# Zulip Chat Archive

## Stream: general

### Topic: Inequality of Types

#### DayDun (Oct 23 2022 at 00:31):

Is it possible to prove that two Types are not equal? Such as `nat`

and `bool`

. Usually induction can be used to prove inequality of regular values, but is it possible to perform induction over Types?

#### Junyan Xu (Oct 23 2022 at 02:07):

`nat ≠ bool`

is easy to prove, but if the two types have the same cardinality, then it's probably ~~undecidable~~ independent of Lean's type theory whether they are equal.

```
import data.fintype.basic
example : nat ≠ bool :=
begin
intro h,
have := congr_arg finite h,
revert this,
simp only [nat.infinite, imp_false, bool.fintype.finite,
not_finite_iff_infinite, eq_iff_iff, iff_true],
end
```

#### DayDun (Oct 23 2022 at 03:25):

Thanks! That's an interesting way of proving it. Is there anything special about cardinality though? Wouldn't it be possible to construct some other proposition which holds for one type but not the other?

#### Adam Topaz (Oct 23 2022 at 03:28):

If you can prove that there is no bijection between your two types, then you can prove that the two types are not equal.
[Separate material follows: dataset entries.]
**src/design/tekd_pkg.sv**
```systemverilog
// ----------------------------------------------------------------------------
// tekd_pkg
// Shared types, character codes and lookup functions for the terminal
// escape key decoder.
// ----------------------------------------------------------------------------
package tekd_pkg;

   // Character codes used by the escape grammar
   localparam logic [7:0] CH_ESC     = 8'h1B;
   localparam logic [7:0] CH_BRACKET = 8'h5B;
   localparam logic [7:0] CH_SS3     = 8'h4F;
   localparam logic [7:0] CH_TILDE   = 8'h7E;
   localparam logic [7:0] CH_ZERO    = 8'h30;
   localparam logic [7:0] CH_NINE    = 8'h39;
   localparam logic [7:0] CH_A       = 8'h41;
   localparam logic [7:0] CH_B       = 8'h42;
   localparam logic [7:0] CH_C       = 8'h43;
   localparam logic [7:0] CH_D       = 8'h44;
   localparam logic [7:0] CH_F       = 8'h46;
   localparam logic [7:0] CH_H       = 8'h48;
   localparam logic [7:0] CH_1       = 8'h31;
   localparam logic [7:0] CH_3       = 8'h33;
   localparam logic [7:0] CH_4       = 8'h34;
   localparam logic [7:0] CH_5       = 8'h35;
   localparam logic [7:0] CH_6       = 8'h36;
   localparam logic [7:0] CH_7       = 8'h37;
   localparam logic [7:0] CH_8       = 8'h38;

   // Input beat operation
   typedef enum logic {
      OP_BYTE    = 1'b0,
      OP_TIMEOUT = 1'b1
   } op_type;

   // Decoder phase
   typedef enum logic [1:0] {
      PH_IDLE  = 2'd0,
      PH_ESC   = 2'd1,
      PH_FIRST = 2'd2,
      PH_DIGIT = 2'd3
   } phase_type;

   // Key kinds on the result channel
   typedef enum logic [3:0] {
      K_PLAIN  = 4'd0,
      K_LEFT   = 4'd1,
      K_RIGHT  = 4'd2,
      K_UP     = 4'd3,
      K_DOWN   = 4'd4,
      K_DELETE = 4'd5,
      K_HOME   = 4'd6,
      K_END    = 4'd7,
      K_PGUP   = 4'd8,
      K_PGDN   = 4'd9
   } key_kind_type;

   // Decoder result handed to the output register
   typedef struct packed {
      logic         emit;
      key_kind_type kind;
      logic [7:0]   key_byte;
   } result_type;

   // Final letter of ESC [ x
   function automatic key_kind_type bracket_letter(input logic [7:0] b);
      key_kind_type k;
      case (b)
         CH_A:    k = K_UP;
         CH_B:    k = K_DOWN;
         CH_C:    k = K_RIGHT;
         CH_D:    k = K_LEFT;
         CH_H:    k = K_HOME;
         CH_F:    k = K_END;
         default: k = K_PLAIN;
      endcase
      return k;
   endfunction

   // Digit of ESC [ d ~
   function automatic key_kind_type tilde_digit(input logic [7:0] d);
      key_kind_type k;
      case (d)
         CH_1, CH_7: k = K_HOME;
         CH_3:       k = K_DELETE;
         CH_4, CH_8: k = K_END;
         CH_5:       k = K_PGUP;
         CH_6:       k = K_PGDN;
         default:    k = K_PLAIN;
      endcase
      return k;
   endfunction

   // A named key, or a plain ESC when nothing matched
   function automatic result_type key_or_esc(input key_kind_type k);
      result_type r;
      r.emit = 1'b1;
      r.kind = k;
      r.key_byte = (k == K_PLAIN) ? CH_ESC : 8'h00;
      return r;
   endfunction

endpackage

```
**src/design/terminal_escape_key_decoder_unit.sv**
```systemverilog
// ----------------------------------------------------------------------------
// terminal_escape_key_decoder_unit
// Turns a keyboard byte stream with timeout ticks into key events.
//
//  channel | ports                                   | direction
//  --------+-----------------------------------------+----------
//  request | req_valid req_stall req_operation       | in
//          | req_byte_value                          |
//  result  | rsp_valid rsp_stall rsp_key_kind        | out
//          | rsp_key_byte                            |
//
// A beat is taken every cycle while req_stall is low; a beat that yields a key
// passes the input register, then the result register, before it shows on the result ports.
// The decode is one pass of logic between the two registers, set by the
// three-register sequence state.
// Synchronous reset returns to idle and empties both registers.
// A stalled result holds; the input register still advances when the
// result register is empty, or when the held beat yields no key and so loads nothing.
// ----------------------------------------------------------------------------
module terminal_escape_key_decoder_unit (
   input  logic       clock,
   input  logic       reset,
   input  logic       req_valid,
   output logic       req_stall,
   input  logic       req_operation,
   input  logic [7:0] req_byte_value,
   output logic       rsp_valid,
   input  logic       rsp_stall,
   output logic [3:0] rsp_key_kind,
   output logic [7:0] rsp_key_byte
);

   logic                 in_valid_ff;
   tekd_pkg::op_type     in_op_ff;
   logic [7:0]           in_byte_ff;
   logic                 out_valid_ff, out_valid_in;
   tekd_pkg::key_kind_type out_kind_ff;
   logic [7:0]           out_byte_ff;
   tekd_pkg::result_type result;
   logic                 out_free;
   logic                 advance;

   // Consume the held beat when the result register can take its key, or when it yields none
   assign out_free  = !out_valid_ff || !rsp_stall;
   assign advance   = in_valid_ff && (out_free || !result.emit);
   assign req_stall = in_valid_ff && !advance;

   // Input register
   always_ff @(posedge clock) begin
      if (reset) begin
         in_valid_ff <= 1'b0;
      end else if (!req_stall) begin
         in_valid_ff <= req_valid;
      end
   end

   always_ff @(posedge clock) begin
      if (!req_stall && req_valid) begin
         in_op_ff   <= tekd_pkg::op_type'(req_operation);
         in_byte_ff <= req_byte_value;
      end
   end

   tekd_decode u_decode (
      .clock      (clock),
      .reset      (reset),
      .advance    (advance),
      .operation  (in_op_ff),
      .byte_value (in_byte_ff),
      .result     (result)
   );

   // Result register: load a new key, drop the one taken, else hold
   always_comb begin
      out_valid_in = out_valid_ff;
      if (out_free) begin
         out_valid_in = advance && result.emit;
      end
   end

   always_ff @(posedge clock) begin
      if (reset) begin
         out_valid_ff <= 1'b0;
      end else begin
         out_valid_ff <= out_valid_in;
      end
   end

   always_ff @(posedge clock) begin
      if (out_free && advance && result.emit) begin
         out_kind_ff <= result.kind;
         out_byte_ff <= result.key_byte;
      end
   end

   assign rsp_valid    = out_valid_ff;
   assign rsp_key_kind = out_kind_ff;
   assign rsp_key_byte = out_byte_ff;

endmodule

```
**src/design/tekd_decode.sv**
```systemverilog
// ----------------------------------------------------------------------------
// tekd_decode
// Sequence state and single-pass decode of one registered input beat.
// ----------------------------------------------------------------------------
module tekd_decode (
   input  logic                 clock,
   input  logic                 reset,
   input  logic                 advance,
   input  tekd_pkg::op_type     operation,
   input  logic [7:0]           byte_value,
   output tekd_pkg::result_type result
);

   tekd_pkg::phase_type phase_ff, phase_in;
   logic [7:0]          first_ff, first_in;
   logic [7:0]          digit_ff, digit_in;

   // Hold sequence state; advance only when the beat is consumed
   always_ff @(posedge clock) begin
      if (reset) begin
         phase_ff <= tekd_pkg::PH_IDLE;
         first_ff <= 8'h00;
         digit_ff <= 8'h00;
      end else if (advance) begin
         phase_ff <= phase_in;
         first_ff <= first_in;
         digit_ff <= digit_in;
      end
   end

   // Decode the beat against the current phase
   always_comb begin
      phase_in        = phase_ff;
      first_in        = first_ff;
      digit_in        = digit_ff;
      result.emit     = 1'b0;
      result.kind     = tekd_pkg::K_PLAIN;
      result.key_byte = 8'h00;

      if (operation == tekd_pkg::OP_TIMEOUT) begin
         // Timeout inside a sequence: give up with a plain ESC
         if (phase_ff != tekd_pkg::PH_IDLE) begin
            result   = tekd_pkg::key_or_esc(tekd_pkg::K_PLAIN);
            phase_in = tekd_pkg::PH_IDLE;
         end
      end else begin
         case (phase_ff)
            tekd_pkg::PH_IDLE: begin
               if (byte_value == tekd_pkg::CH_ESC) begin
                  phase_in = tekd_pkg::PH_ESC;
               end else begin
                  result.emit     = 1'b1;
                  result.key_byte = byte_value;
               end
            end
            tekd_pkg::PH_ESC: begin
               first_in = byte_value;
               phase_in = tekd_pkg::PH_FIRST;
            end
            tekd_pkg::PH_FIRST: begin
               phase_in = tekd_pkg::PH_IDLE;
               if (first_ff == tekd_pkg::CH_BRACKET) begin
                  if (byte_value inside {[tekd_pkg::CH_ZERO:tekd_pkg::CH_NINE]}) begin
                     digit_in = byte_value;
                     phase_in = tekd_pkg::PH_DIGIT;
                  end else begin
                     result = tekd_pkg::key_or_esc(tekd_pkg::bracket_letter(byte_value));
                  end
               end else if (first_ff == tekd_pkg::CH_SS3 &&
                            byte_value == tekd_pkg::CH_H) begin
                  result = tekd_pkg::key_or_esc(tekd_pkg::K_HOME);
               end else if (first_ff == tekd_pkg::CH_SS3 &&
                            byte_value == tekd_pkg::CH_F) begin
                  result = tekd_pkg::key_or_esc(tekd_pkg::K_END);
               end else begin
                  result = tekd_pkg::key_or_esc(tekd_pkg::K_PLAIN);
               end
            end
            tekd_pkg::PH_DIGIT: begin
               phase_in = tekd_pkg::PH_IDLE;
               if (byte_value == tekd_pkg::CH_TILDE) begin
                  result = tekd_pkg::key_or_esc(tekd_pkg::tilde_digit(digit_ff));
               end else begin
                  result = tekd_pkg::key_or_esc(tekd_pkg::K_PLAIN);
               end
            end
            default: begin
               phase_in = tekd_pkg::PH_IDLE;
            end
         endcase
      end
   end

endmodule

```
#### DayDun (Oct 23 2022 at 03:33):

So lean considers them equal if there's a bijection between the types?

#### Junyan Xu (Oct 23 2022 at 03:41):

@Mario Carneiro seems to indicate the existence of a "minimal model" of Lean's type theory such that `nat = int`

and a "maximal model" such that `nat ≠ int`

here (update: more explicit claim). I don't think the models are explicitly written down though. The model in his master thesis is probably closer to the maximal model.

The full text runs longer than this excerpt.